2.3.2013, 6.45 Uhr, Domestic Airport, Mumbai


Die ersten Eindrücke.

Wir landen pünktlich. „Welcome to Mumbai. Local time is 5.00 am, outside temperature is 28 degrees Celsius.“ Schön!

Vor der Immigration eine Unmenge an Leuten, aber es geht flott voran. Transfer zum Domestic Terminal ist indisch, aber gut organisiert. Man fährt eine halbe Stunde gefühlterweise in Schlangenlinien quer übers Flughafengelände, zwischen parkenden Jets, schlafenden Arbeitern und seltsam düster beleuchteten Gebäuden ohne erkennbare Funktion durch. 
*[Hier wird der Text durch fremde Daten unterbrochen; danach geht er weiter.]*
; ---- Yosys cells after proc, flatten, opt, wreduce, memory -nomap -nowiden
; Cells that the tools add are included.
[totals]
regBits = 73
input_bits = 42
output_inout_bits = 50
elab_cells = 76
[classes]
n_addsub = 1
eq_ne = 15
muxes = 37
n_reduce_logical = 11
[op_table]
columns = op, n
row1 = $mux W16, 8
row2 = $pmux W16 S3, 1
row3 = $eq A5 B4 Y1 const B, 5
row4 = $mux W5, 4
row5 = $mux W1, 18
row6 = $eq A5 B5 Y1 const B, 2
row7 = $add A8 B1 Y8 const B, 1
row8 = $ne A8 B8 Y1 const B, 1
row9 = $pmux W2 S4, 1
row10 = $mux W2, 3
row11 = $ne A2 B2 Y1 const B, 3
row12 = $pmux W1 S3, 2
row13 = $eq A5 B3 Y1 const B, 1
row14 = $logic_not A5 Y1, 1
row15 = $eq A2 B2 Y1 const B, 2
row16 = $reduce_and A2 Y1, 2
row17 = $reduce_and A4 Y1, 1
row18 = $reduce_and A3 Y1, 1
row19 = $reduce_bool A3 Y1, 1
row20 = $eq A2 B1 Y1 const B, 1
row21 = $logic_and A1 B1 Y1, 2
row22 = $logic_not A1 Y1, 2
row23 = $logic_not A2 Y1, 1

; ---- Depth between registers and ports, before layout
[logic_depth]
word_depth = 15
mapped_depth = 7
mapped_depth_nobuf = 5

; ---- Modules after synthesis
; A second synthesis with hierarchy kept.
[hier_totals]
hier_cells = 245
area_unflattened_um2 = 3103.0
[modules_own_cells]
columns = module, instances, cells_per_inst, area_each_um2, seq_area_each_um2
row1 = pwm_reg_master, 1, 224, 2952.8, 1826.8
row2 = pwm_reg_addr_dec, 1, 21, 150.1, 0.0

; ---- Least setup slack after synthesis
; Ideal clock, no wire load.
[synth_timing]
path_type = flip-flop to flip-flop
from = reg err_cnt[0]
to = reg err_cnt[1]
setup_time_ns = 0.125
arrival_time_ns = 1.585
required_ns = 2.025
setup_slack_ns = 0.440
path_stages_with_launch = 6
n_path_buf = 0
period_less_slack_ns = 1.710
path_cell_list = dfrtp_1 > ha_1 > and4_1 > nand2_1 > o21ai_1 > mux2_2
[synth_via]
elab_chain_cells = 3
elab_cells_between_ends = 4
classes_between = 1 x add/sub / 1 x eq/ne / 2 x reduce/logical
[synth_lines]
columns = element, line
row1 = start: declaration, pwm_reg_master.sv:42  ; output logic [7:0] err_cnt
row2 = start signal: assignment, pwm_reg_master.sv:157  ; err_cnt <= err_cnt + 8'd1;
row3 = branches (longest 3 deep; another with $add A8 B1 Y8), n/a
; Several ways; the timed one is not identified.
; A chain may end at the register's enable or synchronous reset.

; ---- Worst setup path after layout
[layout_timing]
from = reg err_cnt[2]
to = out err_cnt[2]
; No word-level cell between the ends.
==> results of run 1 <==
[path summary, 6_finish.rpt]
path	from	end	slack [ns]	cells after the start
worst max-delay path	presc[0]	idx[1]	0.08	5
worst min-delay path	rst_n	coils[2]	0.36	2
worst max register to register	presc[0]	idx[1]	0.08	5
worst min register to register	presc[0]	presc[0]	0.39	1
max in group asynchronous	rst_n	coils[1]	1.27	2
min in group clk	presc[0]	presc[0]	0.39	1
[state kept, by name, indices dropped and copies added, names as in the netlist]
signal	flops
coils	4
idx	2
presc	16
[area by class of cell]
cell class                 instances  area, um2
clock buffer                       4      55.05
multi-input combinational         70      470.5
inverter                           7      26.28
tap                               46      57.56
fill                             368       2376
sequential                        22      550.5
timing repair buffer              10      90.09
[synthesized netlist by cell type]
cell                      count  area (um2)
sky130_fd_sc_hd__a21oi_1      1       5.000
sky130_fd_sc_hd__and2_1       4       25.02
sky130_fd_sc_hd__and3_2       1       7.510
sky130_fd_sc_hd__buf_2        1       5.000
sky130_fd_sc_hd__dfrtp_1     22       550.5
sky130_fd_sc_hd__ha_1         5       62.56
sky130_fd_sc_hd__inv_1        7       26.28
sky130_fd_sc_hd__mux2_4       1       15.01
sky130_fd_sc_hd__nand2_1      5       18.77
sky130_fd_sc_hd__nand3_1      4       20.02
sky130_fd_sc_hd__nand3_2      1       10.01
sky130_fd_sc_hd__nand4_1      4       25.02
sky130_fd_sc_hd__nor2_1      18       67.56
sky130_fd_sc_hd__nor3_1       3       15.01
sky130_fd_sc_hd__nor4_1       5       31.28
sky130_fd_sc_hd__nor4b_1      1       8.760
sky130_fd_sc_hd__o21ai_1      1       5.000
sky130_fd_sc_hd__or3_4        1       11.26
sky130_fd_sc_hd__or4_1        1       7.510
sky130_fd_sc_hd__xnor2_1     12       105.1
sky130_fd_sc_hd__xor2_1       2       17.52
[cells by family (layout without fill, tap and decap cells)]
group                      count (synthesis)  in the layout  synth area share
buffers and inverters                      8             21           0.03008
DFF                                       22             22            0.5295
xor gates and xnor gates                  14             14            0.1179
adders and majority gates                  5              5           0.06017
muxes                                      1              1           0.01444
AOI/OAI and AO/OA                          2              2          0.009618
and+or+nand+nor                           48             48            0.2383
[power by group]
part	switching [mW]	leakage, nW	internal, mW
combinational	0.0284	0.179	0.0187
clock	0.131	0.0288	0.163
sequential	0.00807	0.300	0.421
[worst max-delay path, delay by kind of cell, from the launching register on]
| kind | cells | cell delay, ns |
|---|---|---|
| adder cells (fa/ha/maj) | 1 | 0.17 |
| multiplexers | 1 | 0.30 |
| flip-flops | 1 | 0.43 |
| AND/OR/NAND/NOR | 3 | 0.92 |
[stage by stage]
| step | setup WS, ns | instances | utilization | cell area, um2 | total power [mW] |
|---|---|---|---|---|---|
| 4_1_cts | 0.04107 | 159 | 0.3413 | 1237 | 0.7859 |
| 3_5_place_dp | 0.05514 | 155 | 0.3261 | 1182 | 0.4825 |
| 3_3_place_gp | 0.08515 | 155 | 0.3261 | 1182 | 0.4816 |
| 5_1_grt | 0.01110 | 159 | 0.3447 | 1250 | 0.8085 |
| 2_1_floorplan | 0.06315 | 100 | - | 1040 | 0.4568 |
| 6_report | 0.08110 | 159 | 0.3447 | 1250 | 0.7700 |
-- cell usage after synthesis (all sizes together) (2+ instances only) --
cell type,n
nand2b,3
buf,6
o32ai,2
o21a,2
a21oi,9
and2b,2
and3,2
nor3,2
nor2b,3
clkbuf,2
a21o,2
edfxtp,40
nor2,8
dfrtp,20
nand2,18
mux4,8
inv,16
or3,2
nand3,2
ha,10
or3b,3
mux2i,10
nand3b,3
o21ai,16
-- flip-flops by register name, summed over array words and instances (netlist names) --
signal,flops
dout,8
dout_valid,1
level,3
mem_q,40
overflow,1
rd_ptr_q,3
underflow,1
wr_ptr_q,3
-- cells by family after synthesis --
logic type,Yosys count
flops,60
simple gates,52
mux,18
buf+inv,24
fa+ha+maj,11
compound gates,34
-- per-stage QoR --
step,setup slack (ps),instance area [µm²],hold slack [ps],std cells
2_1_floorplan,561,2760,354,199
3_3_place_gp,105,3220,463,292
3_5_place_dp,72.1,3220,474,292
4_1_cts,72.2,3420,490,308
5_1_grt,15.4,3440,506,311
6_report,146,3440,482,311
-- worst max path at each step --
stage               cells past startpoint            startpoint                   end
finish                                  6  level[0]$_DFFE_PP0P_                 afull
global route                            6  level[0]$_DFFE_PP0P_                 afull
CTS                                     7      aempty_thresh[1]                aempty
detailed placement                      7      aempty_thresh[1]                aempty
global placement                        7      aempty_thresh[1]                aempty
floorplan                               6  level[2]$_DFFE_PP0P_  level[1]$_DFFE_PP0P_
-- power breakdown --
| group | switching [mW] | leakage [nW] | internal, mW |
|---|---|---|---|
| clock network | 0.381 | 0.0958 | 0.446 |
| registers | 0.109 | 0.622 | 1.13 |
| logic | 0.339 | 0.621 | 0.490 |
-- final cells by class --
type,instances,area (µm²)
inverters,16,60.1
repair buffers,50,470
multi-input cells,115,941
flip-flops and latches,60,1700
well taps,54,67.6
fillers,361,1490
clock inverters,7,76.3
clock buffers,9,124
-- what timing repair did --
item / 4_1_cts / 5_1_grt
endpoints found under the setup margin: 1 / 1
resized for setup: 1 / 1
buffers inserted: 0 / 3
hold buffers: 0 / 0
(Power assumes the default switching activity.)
**src/rtl/wdt_kick_gen_if.sv**
```systemverilog
// Signal bundle between the watchdog kicker and its application/configuration side.
// The kicker block connects through the slave modport; the driving side uses master.
interface wdt_kick_gen_if;
  logic       ena;
  logic [7:0] cfg_period;
  logic       cfg_load;
  logic       app_alive;
  logic       wd_bark;
  logic       clr;
  logic       kick;
  logic [1:0] state;
  logic [7:0] kick_count;
  logic [7:0] miss_count;
  logic       missed;
  logic       barked;

  modport master (
    output ena, cfg_period, cfg_load, app_alive, wd_bark, clr,
    input  kick, state, kick_count, miss_count, missed, barked
  );

  modport slave (
    input  ena, cfg_period, cfg_load, app_alive, wd_bark, clr,
    output kick, state, kick_count, miss_count, missed, barked
  );
endinterface

```
**src/rtl/wdt_kick_gen.sv**
```systemverilog
// Watchdog kicker: pulses kick once per window when the application has shown
// liveness, tracks missed windows, and locks out after a watchdog bark.
module wdt_kick_gen #(
  parameter logic [7:0] DEFAULT_PERIOD = 8'd16
) (
  input  logic           clk,
  input  logic           rst_n,
  wdt_kick_gen_if.slave  bus
);

  typedef enum logic [1:0] {
    IDLE   = 2'b00,
    RUN    = 2'b01,
    KICK   = 2'b10,
    STARVE = 2'b11
  } state_t;

  state_t     state_q, state_d;
  logic [7:0] cnt_q, cnt_d;
  logic [7:0] period_q;
  logic [7:0] kick_count_q;
  logic [7:0] miss_count_q;
  logic       alive_q, alive_d;
  logic       lock_q;
  logic       kick_q;
  logic       missed_q;
  logic       barked_q;

  logic       terminal;
  logic       live;
  logic       bark_hit;
  logic       miss_ev;
  logic       kick_ev;

  // Period 0 wraps to 255 here, which gives the 256-cycle window for free.
  assign terminal = (cnt_q == period_q - 8'd1);
  assign live     = alive_q | bus.app_alive;
  assign bark_hit = bus.wd_bark && (state_q != IDLE);

  always_comb begin
    // NOTE: every output of this block gets a default first, so no path can infer a latch.
    state_d = state_q;
    cnt_d   = cnt_q;
    alive_d = alive_q;

    case (state_q)
      IDLE:    if (bus.ena && !lock_q && !bus.wd_bark) state_d = RUN;
      RUN:     if (terminal) state_d = live ? KICK : STARVE;
      KICK:    state_d = RUN;
      STARVE:  if (bus.app_alive) state_d = KICK;
      default: state_d = IDLE;
    endcase

    if (bark_hit || !bus.ena) state_d = IDLE;

    if (state_d == IDLE) begin
      cnt_d   = 8'd0;
      alive_d = 1'b0;
    end else begin
      case (state_q)
        IDLE: begin
          cnt_d   = 8'd0;
          alive_d = 1'b0;
        end
        RUN: begin
          cnt_d   = cnt_q + 8'd1;
          alive_d = live;
        end
        // A strobe seen during the kick cycle counts toward the next window.
        KICK: begin
          cnt_d   = 8'd0;
          alive_d = bus.app_alive;
        end
        default: ;
      endcase
    end
  end

  assign miss_ev = (state_q == RUN) && (state_d == STARVE);
  assign kick_ev = (state_d == KICK);

  always_ff @(posedge clk or negedge rst_n) begin
    if (!rst_n) begin
      state_q      <= IDLE;
      cnt_q        <= 8'd0;
      alive_q      <= 1'b0;
      lock_q       <= 1'b0;
      kick_q       <= 1'b0;
      period_q     <= DEFAULT_PERIOD;
      kick_count_q <= 8'd0;
      miss_count_q <= 8'd0;
      missed_q     <= 1'b0;
      barked_q     <= 1'b0;
    end else begin
      // NOTE: non-blocking assignments keep every register sampling pre-edge values.
      state_q <= state_d;
      cnt_q   <= cnt_d;
      alive_q <= alive_d;
      kick_q  <= kick_ev;

      if (state_q == IDLE && bus.cfg_load) period_q <= bus.cfg_period;

      if (!bus.ena)     lock_q <= 1'b0;
      else if (bark_hit) lock_q <= 1'b1;

      if (kick_ev) kick_count_q <= kick_count_q + 8'd1;

      // A miss in the same cycle as clr wins: the count restarts at one.
      if (miss_ev) begin
        missed_q <= 1'b1;
        if (bus.clr)                   miss_count_q <= 8'd1;
        else if (miss_count_q != 8'hff) miss_count_q <= miss_count_q + 8'd1;
      end else if (bus.clr) begin
        missed_q     <= 1'b0;
        miss_count_q <= 8'd0;
      end

      if (bark_hit)     barked_q <= 1'b1;
      else if (bus.clr) barked_q <= 1'b0;
    end
  end

  assign bus.kick       = kick_q;
  assign bus.state      = state_q;
  assign bus.kick_count = kick_count_q;
  assign bus.miss_count = miss_count_q;
  assign bus.missed     = missed_q;
  assign bus.barked     = barked_q;

endmodule

```
**src/flat_wrapper.sv**
```systemverilog
// flat-port wrapper written by rule: the top's interface ports become plain ports
module wdt_kick_gen_flat 
#(
  parameter logic [7:0] DEFAULT_PERIOD = 8'd16
)
  (clk, rst_n, bus_ena, bus_cfg_period, bus_cfg_load, bus_app_alive, bus_wd_bark, bus_clr, bus_kick, bus_state, bus_kick_count, bus_miss_count, bus_missed, bus_barked);
  wdt_kick_gen_if bus_i ();
  input  logic clk;
  input  logic rst_n;
  input wire logic [$bits(bus_i.ena)-1:0] bus_ena;
  input wire logic [$bits(bus_i.cfg_period)-1:0] bus_cfg_period;
  input wire logic [$bits(bus_i.cfg_load)-1:0] bus_cfg_load;
  input wire logic [$bits(bus_i.app_alive)-1:0] bus_app_alive;
  input wire logic [$bits(bus_i.wd_bark)-1:0] bus_wd_bark;
  input wire logic [$bits(bus_i.clr)-1:0] bus_clr;
  output wire logic [$bits(bus_i.kick)-1:0] bus_kick;
  output wire logic [$bits(bus_i.state)-1:0] bus_state;
  output wire logic [$bits(bus_i.kick_count)-1:0] bus_kick_count;
  output wire logic [$bits(bus_i.miss_count)-1:0] bus_miss_count;
  output wire logic [$bits(bus_i.missed)-1:0] bus_missed;
  output wire logic [$bits(bus_i.barked)-1:0] bus_barked;
  assign bus_i.ena = bus_ena;
  assign bus_i.cfg_period = bus_cfg_period;
  assign bus_i.cfg_load = bus_cfg_load;
  assign bus_i.app_alive = bus_app_alive;
  assign bus_i.wd_bark = bus_wd_bark;
  assign bus_i.clr = bus_clr;
  assign bus_kick = bus_i.kick;
  assign bus_state = bus_i.state;
  assign bus_kick_count = bus_i.kick_count;
  assign bus_miss_count = bus_i.miss_count;
  assign bus_missed = bus_i.missed;
  assign bus_barked = bus_i.barked;
  wdt_kick_gen #(.DEFAULT_PERIOD(DEFAULT_PERIOD)) u_core (.clk(clk), .rst_n(rst_n), .bus(bus_i));
endmodule
```
**config.mk**
```make
export PLATFORM = sky130hd
export DESIGN_NAME = wdt_kick_gen_flat
export DESIGN_NICKNAME = d
export VERILOG_FILES = /design/src/rtl/wdt_kick_gen_if.sv /design/src/rtl/wdt_kick_gen.sv /design/src/flat_wrapper.sv
export SDC_FILE = /design/constraint.sdc
export NUM_CORES = 1
export LEC_CHECK = 0
export CORE_MARGIN = 4
export CORE_UTILIZATION = 25
export DETAILED_ROUTE_END_ITERATION = 7
export GPL_TIMING_DRIVEN = 0
export SYNTH_ARGS = -nofsm -noshare
export SYNTH_HDL_FRONTEND = slang
export SYNTH_SLANG_ARGS = --single-unit
export TNS_END_PERCENT = 100
```
**constraint.sdc**
```tcl
create_clock -name clk -period 5.4 [get_ports clk]
set_clock_uncertainty 0.1 [all_clocks]
set_input_delay 1.35 -clock clk [delete_from_list [all_inputs] [get_ports clk]]
set_output_delay 1.35 -clock clk [all_outputs]
set_load 0.005 [all_outputs]
```
After elaboration in Yosys (flattened, before gate mapping)

Cells that the tools add are included.

Output and inout port bits: 21
Logic and storage cells: 61
Register bits: 39
Input bits: 15

Bitwise logic cells: 1
$add $sub $neg: 4
Muxes and demuxes: 19
Reduce and logical (&&, ||, !) cells: 19
Equality and inequality tests: 8

Operators with widths:

| operator              | count |
|---|---|
| $mux W8               | 5 |
| $add A8 B1 Y8 const B | 3 |
| $pmux W8 S2           | 1 |
| $eq A2 B2 Y1 const B  | 4 |
| $eq A8 B8 Y1          | 1 |
| $mux W2               | 4 |
| $ne A8 B8 Y1 const B  | 1 |
| $pmux W2 S4           | 1 |
| $reduce_bool A2 Y1    | 4 |
| $sub A8 B1 Y8 const B | 1 |
| $mux W1               | 7 |
| $logic_and A1 B1 Y1   | 5 |
| $logic_not A2 Y1      | 2 |
| $reduce_bool A4 Y1    | 1 |
| $logic_not A1 Y1      | 3 |
| $pmux W1 S3           | 1 |
| $reduce_bool A3 Y1    | 1 |
| $eq A2 B1 Y1 const B  | 1 |
| $ne A2 B1 Y1 const B  | 1 |
| $reduce_and A2 Y1     | 1 |
| $reduce_or A2 Y1      | 1 |
| $logic_or A1 B1 Y1    | 1 |
| $or A1 B1 Y1          | 1 |

Logic depth before layout (Yosys ltp)

Word-level depth: 10
Depth in mapped cells: 13
Depth with buffers taken out: 11

Least setup slack after synthesis

No wires, ideal clock.

Path type: input to register
Start: in bus_wd_bark
End: reg u_core.miss_count_q[3] (netlist: u_core.bus.miss_count[3])
Path buffers: 0
Path slack: 2.239 ns
Cell stages on the path: 8
Arrival: 2.936 ns
Cells stage by stage: nand2b_1 nand3_1 a21oi_1 a22o_1 a31oi_4 a211oi_2 nor3b_1 mux2_2

Longest elaborated chain between the ends: 9
Elaborated cells between the ends (all ways): 12

RTL lines:

| item                         | line                | source |
|---|---|---|
| from (decl)                  | flat_wrapper.sv:14  | `input wire logic [$bits(bus_i.wd_bark)-1:0] bus_wd_bark;` |
| $logic_not A1 Y1             | wdt_kick_gen.sv:47  | `IDLE: if (bus.ena && !lock_q && !bus.wd_bark) state_d = RUN;` |
| $logic_and A1 B1 Y1          | wdt_kick_gen.sv:47  |  |
| $mux W2                      | wdt_kick_gen.sv:47  |  |
| $pmux W2 S4                  | wdt_kick_gen.sv:46  | `case (state_q)` |
| $mux W2 (*)                  | wdt_kick_gen.sv:54  | `if (bark_hit \|\| !bus.ena) state_d = IDLE;` |
| $eq A2 B2 Y1 (*)             | wdt_kick_gen.sv:79  | `assign miss_ev = (state_q == RUN) && (state_d == STARVE);` |
| $logic_and A1 B1 Y1 (*)      | wdt_kick_gen.sv:79  |  |
| $reduce_bool A2 Y1 (no line) | --                  |  |
| $reduce_and A2 Y1 (no line)  | --                  |  |
| to (signal assigned)         | wdt_kick_gen.sv:112 | `else if (miss_count_q != 8'hff) miss_count_q <= miss_count_q + 8'd1;` |
| to (decl)                    | wdt_kick_gen.sv:22  | `logic [7:0] miss_count_q;` |

Every way passes the cells marked *; elsewhere a longest branch is shown, timed or not.
A chain may end at the register's enable or synchronous reset.

Final worst setup path

Same ends and word-level chain as after synthesis.

==> summary.md <==
| Metric | Value |
|---|---|
| Hold-critical path depth | `1` |
| Yosys warns | `0` |
| Input/output buffers | `35` |
| Multi-input gate area | `1310 um2` |
| Hold Path End | `u_core.bus.missed$_DFFE_PN0P_` |
| Core Rows | `35` |
| PostCTS Resize Cnt | `0` |
| Slowest CP cell | `clkdlybuf4s50_1` |
| Final hold slack | `0.392 ns` |
| Pwr dens | `213 nW/um2` |
| Reg-to-Reg Start | `u_core.period_q[0]$_DFFE_PN0P_` |
| Number of global-route vias before repair | `1919` |
| Total Routing Usage GR | `9.61%` |
| Syn avg cell area | `9.62 um2` |
| Number of synthesized flops with an enable pin | `0` |
| Status | `complete, no violations` |
| I/O Pins | `36` |
| First-pass GRT wire length | `8960 um` |
| Top post-synthesis cells by area | `dfrtp_1, mux2_2, ha_1, nor2_1, xor2_1` |
| DP Wirelength | `3920 um` |
| Final nets | `316` |
| Sequential cell area | `977 um2` |
| Worst r2r dst | `u_core.bus.miss_count[3]$_DFFE_PN0P_` |
| Final Hold Viols | `0` |
| Synth Net Count | `273` |
| Crit path launch type | `primary input` |
| Max_cap viols | `0` |
| Reg2reg path depth | `11` |
| DRC | `0` |
| Final critical-path required period | `3.61 ns` |
| Overall power | `0.640 mW` |
| Crit path max fanout | `10` |
| Min-delay worst type | `reg -> reg` |
| CP max stage delay | `0.52 ns` |
| Clock root buffer | `clkbuf_8` |
| Commonest non-fill, non-tap cell in the layout | `dfrtp_1` |
| Ys flop type | `dfrtp_1` |
| Die X | `106 um` |
| Ratio of cells with drive above 1 in the final layout | `13.7%` |
| Clk sink count | `39` |
| Req. time, crit path | `5.47 ns` |
| Tcrit/Tclk final | `66.9%` |
| Post-CTS Setup Bufs | `0` |
| Initial antenna violation count | `0` |
| Cell Area, Synth | `2390 um2` |
| Clock transition at path regs | `0.07 ns` |
| Clk_lat worst skew | `0.28 ns` |
| CTS tree | `built` |
| Core Area | `9280 um2` |
| Most area-hungry cell type in the Yosys netlist | `dfrtp_1` |
| Post-synthesis instance total | `249` |
| Post-synth ARST share | `100%` |
| Die area | `11200 um2` |
| VDD IR max | `0.126 mV` |
| Drt pass-1 iters | `4` |
| Via count | `1932` |
| Max Fclk | `277 MHz` |
| CTS buffer count | `5` |
| Initial Util | `25.8%` |
| Sequential area share after synthesis | `40.8%` |
| Initial DRC count | `127` |
| WL/cell | `12.4 um` |
| Crit. End Element | `flop` |
| Cell Chain, Critical Path | `clkdlybuf4s50_1, o21ai_0, a21oi_1, a22o_1, a31oi_4, a211oi_2, nor3b_1, mux2_2` |
| Routed wire length | `5220 um` |
| Slew Viols, Final | `0` |
| Fillers | `993` |
| Die Span Y | `106 um` |
| Setup tns final | `0 ns` |
| Finished Layout Cells | `422` |
| Headroom to the max-slew limit | `67.2%` |
| Placed insts | `414` |
| Measured slew at the worst slew-check pin | `0.492 ns` |
| Most frequent cells in the layout | `dfrtp_1, clkdlybuf4s50_1, nor2_1` |
| Crit path kind | `in -> reg` |
| Via-to-Cell Ratio | `4.58` |
| Seq cells post-synth | `39` |
| # setup viols final | `0` |
| Diodes inserted | `0` |
| Synth top area share | `39.7%` |
| H-Tree Depth | `2` |
| RSZ-0062 raised after global routing | `false` |
| Hold-fix buffers, CTS | `0` |
| Leakage power | `1.29 nW` |
| ANT nets after route | `0` |
| Max clock buf depth | `2` |
| Synth-to-Final Area Change | `25.4%` |
| R2R Setup Slk | `1.95 ns` |
| Hold_sp | `u_core.bus.missed$_DFFE_PN0P_` |
| CP Data Arrival Time | `3.68 ns` |
| Pin count of the biggest net entering global routing | `25` |
| Gpl congestion | `0.757` |
| Overflow after GRT | `0` |
| Yosys cell types | `54` |
==> how the worst max path moves through the flow <==
stage	start	to	slack [ns]
after CTS	bus_wd_bark	u_core.bus.miss_count[3]$_DFFE_PN0P_	1.77
final	bus_wd_bark	u_core.bus.miss_count[3]$_DFFE_PN0P_	1.79
after global placement	bus_wd_bark	u_core.bus.miss_count[3]$_DFFE_PN0P_	1.44
after floorplan	bus_wd_bark	u_core.bus.miss_count[3]$_DFFE_PN0P_	2.24
after detailed placement	bus_wd_bark	u_core.bus.miss_count[3]$_DFFE_PN0P_	1.45
after global routing	bus_wd_bark	u_core.bus.miss_count[3]$_DFFE_PN0P_	1.61
==> critical path, delay by kind of cell <==
| family | cells | cell delay, ns |
|---|---|---|
| mux | 1 | 0.36 |
| simple gates | 1 | 0.27 |
| buf+inv | 1 | 0.52 |
| compound gates | 5 | 1.18 |
==> cells in the mapped netlist (2+ instances only) <==
cell type	count
nor4_1	4
and2_1	2
a21oi_1	16
nor2_1	28
nor3b_1	4
xor2_1	10
a21boi_0	2
clkbuf_8	2
nand3_1	6
inv_1	11
mux2_2	11
mux2i_1	2
nor2_2	2
nand2_1	15
nor2b_1	5
mux2_1	2
a22oi_1	2
and3_1	6
clkbuf_1	5
or3_1	3
or4_4	3
nor3_1	4
o21ai_0	16
nand4_1	6
nand2b_1	4
dfrtp_1	38
xnor2_1	5
ha_1	9
==> kinds of logic (layout without fill, tap and decap cells) <==
family / after synthesis / in the layout / synth area share [%]
xor+xnor: 16 / 16 / 6.17
buf+inv: 21 / 65 / 4.60
simple gates: 101 / 101 / 23.1
compound gates: 48 / 48 / 13.7
mux: 15 / 15 / 6.95
flops: 39 / 39 / 40.8
fa+ha+maj: 9 / 9 / 4.70
==> cell type report <==
cell class / instances / area share, %
plain buffers: 9 / 2.17
clock buffers: 7 / 2.54
clock inverters: 1 / 0.167
inverters: 12 / 1.50
multi-input cells: 189 / 43.5
flip-flops and latches: 39 / 32.5
well taps: 129 / 5.38
repair buffers: 36 / 12.2
==> routing by layer <==
| layer | share of wire, % | routed length [um] | track usage, % |
|---|---|---|---|
| met1 | 45 | 2330 | 12.2 |
| met2 | 49 | 2540 | 15.6 |
| met3 | 5.6 | 290 | 3.43 |
| met4 | 1.1 | 58 | 2.31 |
| met5 | 0 | 0 | 0 |
==> flip-flops by register name, indices dropped and copies added, names as in the netlist <==
name,count
u_core.alive_q,1
u_core.bus.kick_count,8
u_core.bus.kick,1
u_core.bus.state,2
u_core.bus.missed,1
u_core.cnt_q,8
u_core.bus.barked,1
u_core.period_q,8
u_core.lock_q,1
u_core.bus.miss_count,8
==> report_power, final <==
group	internal [mW]	total [mW]	switching, mW
combinational	0.0616	0.127	0.0653
sequential	0.306	0.324	0.0180
clock	0.0907	0.189	0.0978
total	0.459	0.640	0.181
==> stage by stage <==
stage	util, %	setup slack (ns)	instance area [um2]
after floorplan	-	2.24	2390
after global placement	31.3	1.44	2910
after detailed placement	31.5	1.45	2920
after CTS	32.3	1.77	3000
after global routing	32.3	1.61	3000
final	32.3	1.79	3000
Note: power is estimated with default switching activity, not from simulation.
Der Rand des Flughafengeländes ist durch eine Mauer und meterhohen Stacheldrahtzaun gesichert. Unmittelbar dahinter beginnt ein Slum. Ich sehe in die schwach erleuchteten Innenräume und mir fallen Szenen aus dem „König von Bombay“ oder „Das Gleichgewicht der Welt“ ein. Eine Hütte in einem der Slums von Bombay zu bekommen ist dort ein Schritt in die Normalität.

Dank Irene bin ich im Besitz einiger Rupien. So kann ich mir wenigstens einen Chai und eine Flasche Wasser leisten, denn der ATM ist erst hinter dem Security Check. Danke, Irene! 

Gut, dass ich den Weiterflug nicht zu knapp gebucht habe. So habe ich jetzt zwar noch zweieinhalb Stunden Aufenthalt, aber dafür bin ich entspannt.

Die Ankunftshalle war voll von indischen Arbeitsmigranten, offenbar auf der Heimreise aus den Golfstaaten. Hier in der Abflughalle ist eine ganz andere Mischung, meist gut situierte, westlich gekleidete InderInnen, dazwischen ein paar Exoten im weißen Shalwar Kamiz und langen, grauen Bärten. Beim Eintreffen war die Halle noch ganz leer, jetzt ist sie gut gefüllt und der Lärmpegel steigt. Was eine angenehme Seite hat: damit wird das permanente, penetrante Warnpfeifen übertönt, das vorher noch alles beherrscht hat.